• **TASK TO COMPLETE**
Please return the whole listing. Keep each line exactly the same.

• **TASK DATA**

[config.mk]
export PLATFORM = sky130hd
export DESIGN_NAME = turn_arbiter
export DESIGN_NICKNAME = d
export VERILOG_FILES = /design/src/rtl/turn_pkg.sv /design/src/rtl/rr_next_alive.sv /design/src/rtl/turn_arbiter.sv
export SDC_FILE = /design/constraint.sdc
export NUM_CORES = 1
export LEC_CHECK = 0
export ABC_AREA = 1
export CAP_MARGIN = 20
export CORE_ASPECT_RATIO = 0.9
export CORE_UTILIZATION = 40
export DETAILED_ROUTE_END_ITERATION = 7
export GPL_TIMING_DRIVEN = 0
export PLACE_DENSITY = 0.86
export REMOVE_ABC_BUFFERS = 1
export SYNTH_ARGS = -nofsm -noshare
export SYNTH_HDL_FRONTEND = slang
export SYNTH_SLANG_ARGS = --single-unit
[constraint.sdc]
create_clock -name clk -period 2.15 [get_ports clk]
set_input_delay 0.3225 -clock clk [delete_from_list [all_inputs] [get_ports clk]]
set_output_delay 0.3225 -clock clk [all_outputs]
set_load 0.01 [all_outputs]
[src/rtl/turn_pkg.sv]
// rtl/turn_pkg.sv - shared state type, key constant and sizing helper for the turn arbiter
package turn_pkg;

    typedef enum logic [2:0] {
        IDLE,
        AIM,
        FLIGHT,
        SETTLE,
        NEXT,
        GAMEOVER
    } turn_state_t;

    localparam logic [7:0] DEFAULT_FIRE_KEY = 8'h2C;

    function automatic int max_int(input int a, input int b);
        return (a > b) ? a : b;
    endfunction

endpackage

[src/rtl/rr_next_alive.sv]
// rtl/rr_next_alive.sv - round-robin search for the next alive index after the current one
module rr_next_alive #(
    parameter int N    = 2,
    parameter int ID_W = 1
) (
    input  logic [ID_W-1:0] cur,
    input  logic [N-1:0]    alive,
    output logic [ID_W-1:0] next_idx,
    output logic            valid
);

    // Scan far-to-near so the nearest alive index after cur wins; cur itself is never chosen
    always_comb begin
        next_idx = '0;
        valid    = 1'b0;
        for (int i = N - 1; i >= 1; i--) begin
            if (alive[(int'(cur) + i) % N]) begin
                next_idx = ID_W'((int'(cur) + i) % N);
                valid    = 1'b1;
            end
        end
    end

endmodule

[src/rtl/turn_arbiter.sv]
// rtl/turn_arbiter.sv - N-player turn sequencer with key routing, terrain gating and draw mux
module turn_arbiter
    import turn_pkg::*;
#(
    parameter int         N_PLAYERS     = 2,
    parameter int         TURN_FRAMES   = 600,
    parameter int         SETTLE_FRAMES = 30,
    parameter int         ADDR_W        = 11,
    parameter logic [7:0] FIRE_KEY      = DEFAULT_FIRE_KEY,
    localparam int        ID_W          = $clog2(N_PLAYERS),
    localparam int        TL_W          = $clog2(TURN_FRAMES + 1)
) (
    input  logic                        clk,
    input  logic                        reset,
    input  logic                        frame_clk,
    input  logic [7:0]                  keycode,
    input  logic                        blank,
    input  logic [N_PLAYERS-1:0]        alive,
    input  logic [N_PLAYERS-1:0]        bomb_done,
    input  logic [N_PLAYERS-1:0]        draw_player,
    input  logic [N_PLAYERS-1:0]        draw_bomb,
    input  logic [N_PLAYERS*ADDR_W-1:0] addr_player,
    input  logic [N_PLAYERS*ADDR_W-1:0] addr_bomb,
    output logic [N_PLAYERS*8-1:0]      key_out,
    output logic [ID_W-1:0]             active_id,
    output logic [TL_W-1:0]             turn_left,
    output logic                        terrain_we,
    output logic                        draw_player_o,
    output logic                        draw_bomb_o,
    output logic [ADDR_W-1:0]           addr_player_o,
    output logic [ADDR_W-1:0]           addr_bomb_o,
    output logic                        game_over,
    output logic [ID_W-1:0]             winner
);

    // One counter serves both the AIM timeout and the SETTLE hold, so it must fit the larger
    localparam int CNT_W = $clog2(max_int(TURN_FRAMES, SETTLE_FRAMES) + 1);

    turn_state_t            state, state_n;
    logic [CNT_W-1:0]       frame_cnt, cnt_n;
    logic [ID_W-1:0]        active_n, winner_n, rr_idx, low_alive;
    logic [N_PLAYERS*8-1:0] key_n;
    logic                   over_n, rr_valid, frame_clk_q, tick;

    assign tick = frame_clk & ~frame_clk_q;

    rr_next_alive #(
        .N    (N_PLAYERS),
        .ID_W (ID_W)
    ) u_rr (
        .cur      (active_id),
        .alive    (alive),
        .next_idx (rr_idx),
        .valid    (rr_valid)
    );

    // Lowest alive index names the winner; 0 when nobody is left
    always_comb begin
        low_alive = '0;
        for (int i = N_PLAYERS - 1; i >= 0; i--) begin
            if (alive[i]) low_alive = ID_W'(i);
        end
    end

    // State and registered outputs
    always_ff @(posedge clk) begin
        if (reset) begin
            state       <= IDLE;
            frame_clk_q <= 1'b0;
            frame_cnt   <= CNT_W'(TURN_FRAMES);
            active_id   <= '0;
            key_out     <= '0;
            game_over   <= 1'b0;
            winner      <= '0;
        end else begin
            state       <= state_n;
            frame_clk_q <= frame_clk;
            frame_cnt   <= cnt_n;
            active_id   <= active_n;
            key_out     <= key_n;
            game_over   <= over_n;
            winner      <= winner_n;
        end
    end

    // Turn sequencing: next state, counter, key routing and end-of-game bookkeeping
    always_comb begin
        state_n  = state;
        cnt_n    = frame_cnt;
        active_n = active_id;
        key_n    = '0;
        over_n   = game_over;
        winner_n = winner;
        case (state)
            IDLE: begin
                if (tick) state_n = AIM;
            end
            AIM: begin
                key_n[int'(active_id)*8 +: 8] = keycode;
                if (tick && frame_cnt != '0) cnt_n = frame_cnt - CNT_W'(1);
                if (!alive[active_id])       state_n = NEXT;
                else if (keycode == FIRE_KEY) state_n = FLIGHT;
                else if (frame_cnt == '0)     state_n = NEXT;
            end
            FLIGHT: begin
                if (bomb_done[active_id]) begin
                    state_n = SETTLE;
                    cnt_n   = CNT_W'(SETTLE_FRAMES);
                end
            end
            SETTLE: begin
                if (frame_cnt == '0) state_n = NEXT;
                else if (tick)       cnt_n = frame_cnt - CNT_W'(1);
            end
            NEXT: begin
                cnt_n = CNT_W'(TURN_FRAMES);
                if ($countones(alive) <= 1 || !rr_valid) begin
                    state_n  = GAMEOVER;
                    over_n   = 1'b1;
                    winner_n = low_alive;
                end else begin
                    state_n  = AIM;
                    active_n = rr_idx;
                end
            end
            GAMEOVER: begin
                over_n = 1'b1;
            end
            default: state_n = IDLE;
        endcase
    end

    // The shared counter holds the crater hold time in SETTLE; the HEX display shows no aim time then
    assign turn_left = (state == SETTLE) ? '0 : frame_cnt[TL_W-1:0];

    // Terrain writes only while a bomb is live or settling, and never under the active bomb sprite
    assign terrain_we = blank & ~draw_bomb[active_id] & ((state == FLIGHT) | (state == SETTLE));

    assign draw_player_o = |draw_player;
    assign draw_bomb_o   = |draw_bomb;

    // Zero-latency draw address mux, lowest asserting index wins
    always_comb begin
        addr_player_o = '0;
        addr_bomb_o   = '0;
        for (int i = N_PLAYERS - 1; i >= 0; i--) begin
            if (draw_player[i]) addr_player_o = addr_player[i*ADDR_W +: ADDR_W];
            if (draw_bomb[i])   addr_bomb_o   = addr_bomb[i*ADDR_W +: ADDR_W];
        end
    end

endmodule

• **RESPONSE TO THE EXERCISE**
[config.mk]
export PLATFORM = sky130hd
export DESIGN_NAME = turn_arbiter
export DESIGN_NICKNAME = d
export VERILOG_FILES = /design/src/rtl/turn_pkg.sv /design/src/rtl/rr_next_alive.sv /design/src/rtl/turn_arbiter.sv
export SDC_FILE = /design/constraint.sdc
export NUM_CORES = 1
export LEC_CHECK = 0
export ABC_AREA = 1
export CAP_MARGIN = 20
export CORE_ASPECT_RATIO = 0.9
export CORE_UTILIZATION = 40
export DETAILED_ROUTE_END_ITERATION = 7
export GPL_TIMING_DRIVEN = 0
export PLACE_DENSITY = 0.86
export REMOVE_ABC_BUFFERS = 1
export SYNTH_ARGS = -nofsm -noshare
export SYNTH_HDL_FRONTEND = slang
export SYNTH_SLANG_ARGS = --single-unit
[constraint.sdc]
create_clock -name clk -period 2.15 [get_ports clk]
set_input_delay 0.3225 -clock clk [delete_from_list [all_inputs] [get_ports clk]]
set_output_delay 0.3225 -clock clk [all_outputs]
set_load 0.01 [all_outputs]
[src/rtl/turn_pkg.sv]
// rtl/turn_pkg.sv - shared state type, key constant and sizing helper for the turn arbiter
package turn_pkg;

    typedef enum logic [2:0] {
        IDLE,
        AIM,
        FLIGHT,
        SETTLE,
        NEXT,
        GAMEOVER
    } turn_state_t;

    localparam logic [7:0] DEFAULT_FIRE_KEY = 8'h2C;

    function automatic int max_int(input int a, input int b);
        return (a > b) ? a : b;
    endfunction

endpackage

[src/rtl/rr_next_alive.sv]
// rtl/rr_next_alive.sv - round-robin search for the next alive index after the current one
module rr_next_alive #(
    parameter int N    = 2,
    parameter int ID_W = 1
) (
    input  logic [ID_W-1:0] cur,
    input  logic [N-1:0]    alive,
    output logic [ID_W-1:0] next_idx,
    output logic            valid
);

    // Scan far-to-near so the nearest alive index after cur wins; cur itself is never chosen
    always_comb begin
        next_idx = '0;
        valid    = 1'b0;
        for (int i = N - 1; i >= 1; i--) begin
            if (alive[(int'(cur) + i) % N]) begin
                next_idx = ID_W'((int'(cur) + i) % N);
                valid    = 1'b1;
            end
        end
    end

endmodule

[src/rtl/turn_arbiter.sv]
// rtl/turn_arbiter.sv - N-player turn sequencer with key routing, terrain gating and draw mux
module turn_arbiter
    import turn_pkg::*;
#(
    parameter int         N_PLAYERS     = 2,
    parameter int         TURN_FRAMES   = 600,
    parameter int         SETTLE_FRAMES = 30,
    parameter int         ADDR_W        = 11,
    parameter logic [7:0] FIRE_KEY      = DEFAULT_FIRE_KEY,
    localparam int        ID_W          = $clog2(N_PLAYERS),
    localparam int        TL_W          = $clog2(TURN_FRAMES + 1)
) (
    input  logic                        clk,
    input  logic                        reset,
    input  logic                        frame_clk,
    input  logic [7:0]                  keycode,
    input  logic                        blank,
    input  logic [N_PLAYERS-1:0]        alive,
    input  logic [N_PLAYERS-1:0]        bomb_done,
    input  logic [N_PLAYERS-1:0]        draw_player,
    input  logic [N_PLAYERS-1:0]        draw_bomb,
    input  logic [N_PLAYERS*ADDR_W-1:0] addr_player,
    input  logic [N_PLAYERS*ADDR_W-1:0] addr_bomb,
    output logic [N_PLAYERS*8-1:0]      key_out,
    output logic [ID_W-1:0]             active_id,
    output logic [TL_W-1:0]             turn_left,
    output logic                        terrain_we,
    output logic                        draw_player_o,
    output logic                        draw_bomb_o,
    output logic [ADDR_W-1:0]           addr_player_o,
    output logic [ADDR_W-1:0]           addr_bomb_o,
    output logic                        game_over,
    output logic [ID_W-1:0]             winner
);

    // One counter serves both the AIM timeout and the SETTLE hold, so it must fit the larger
    localparam int CNT_W = $clog2(max_int(TURN_FRAMES, SETTLE_FRAMES) + 1);

    turn_state_t            state, state_n;
    logic [CNT_W-1:0]       frame_cnt, cnt_n;
    logic [ID_W-1:0]        active_n, winner_n, rr_idx, low_alive;
    logic [N_PLAYERS*8-1:0] key_n;
    logic                   over_n, rr_valid, frame_clk_q, tick;

    assign tick = frame_clk & ~frame_clk_q;

    rr_next_alive #(
        .N    (N_PLAYERS),
        .ID_W (ID_W)
    ) u_rr (
        .cur      (active_id),
        .alive    (alive),
        .next_idx (rr_idx),
        .valid    (rr_valid)
    );

    // Lowest alive index names the winner; 0 when nobody is left
    always_comb begin
        low_alive = '0;
        for (int i = N_PLAYERS - 1; i >= 0; i--) begin
            if (alive[i]) low_alive = ID_W'(i);
        end
    end

    // State and registered outputs
    always_ff @(posedge clk) begin
        if (reset) begin
            state       <= IDLE;
            frame_clk_q <= 1'b0;
            frame_cnt   <= CNT_W'(TURN_FRAMES);
            active_id   <= '0;
            key_out     <= '0;
            game_over   <= 1'b0;
            winner      <= '0;
        end else begin
            state       <= state_n;
            frame_clk_q <= frame_clk;
            frame_cnt   <= cnt_n;
            active_id   <= active_n;
            key_out     <= key_n;
            game_over   <= over_n;
            winner      <= winner_n;
        end
    end

    // Turn sequencing: next state, counter, key routing and end-of-game bookkeeping
    always_comb begin
        state_n  = state;
        cnt_n    = frame_cnt;
        active_n = active_id;
        key_n    = '0;
        over_n   = game_over;
        winner_n = winner;
        case (state)
            IDLE: begin
                if (tick) state_n = AIM;
            end
            AIM: begin
                key_n[int'(active_id)*8 +: 8] = keycode;
                if (tick && frame_cnt != '0) cnt_n = frame_cnt - CNT_W'(1);
                if (!alive[active_id])       state_n = NEXT;
                else if (keycode == FIRE_KEY) state_n = FLIGHT;
                else if (frame_cnt == '0)     state_n = NEXT;
            end
            FLIGHT: begin
                if (bomb_done[active_id]) begin
                    state_n = SETTLE;
                    cnt_n   = CNT_W'(SETTLE_FRAMES);
                end
            end
            SETTLE: begin
                if (frame_cnt == '0) state_n = NEXT;
                else if (tick)       cnt_n = frame_cnt - CNT_W'(1);
            end
            NEXT: begin
                cnt_n = CNT_W'(TURN_FRAMES);
                if ($countones(alive) <= 1 || !rr_valid) begin
                    state_n  = GAMEOVER;
                    over_n   = 1'b1;
                    winner_n = low_alive;
                end else begin
                    state_n  = AIM;
                    active_n = rr_idx;
                end
            end
            GAMEOVER: begin
                over_n = 1'b1;
            end
            default: state_n = IDLE;
        endcase
    end

    // The shared counter holds the crater hold time in SETTLE; the HEX display shows no aim time then
    assign turn_left = (state == SETTLE) ? '0 : frame_cnt[TL_W-1:0];

    // Terrain writes only while a bomb is live or settling, and never under the active bomb sprite
    assign terrain_we = blank & ~draw_bomb[active_id] & ((state == FLIGHT) | (state == SETTLE));

    assign draw_player_o = |draw_player;
    assign draw_bomb_o   = |draw_bomb;

    // Zero-latency draw address mux, lowest asserting index wins
    always_comb begin
        addr_player_o = '0;
        addr_bomb_o   = '0;
        for (int i = N_PLAYERS - 1; i >= 0; i--) begin
            if (draw_player[i]) addr_player_o = addr_player[i*ADDR_W +: ADDR_W];
            if (draw_bomb[i])   addr_bomb_o   = addr_bomb[i*ADDR_W +: ADDR_W];
        end
    end

endmodule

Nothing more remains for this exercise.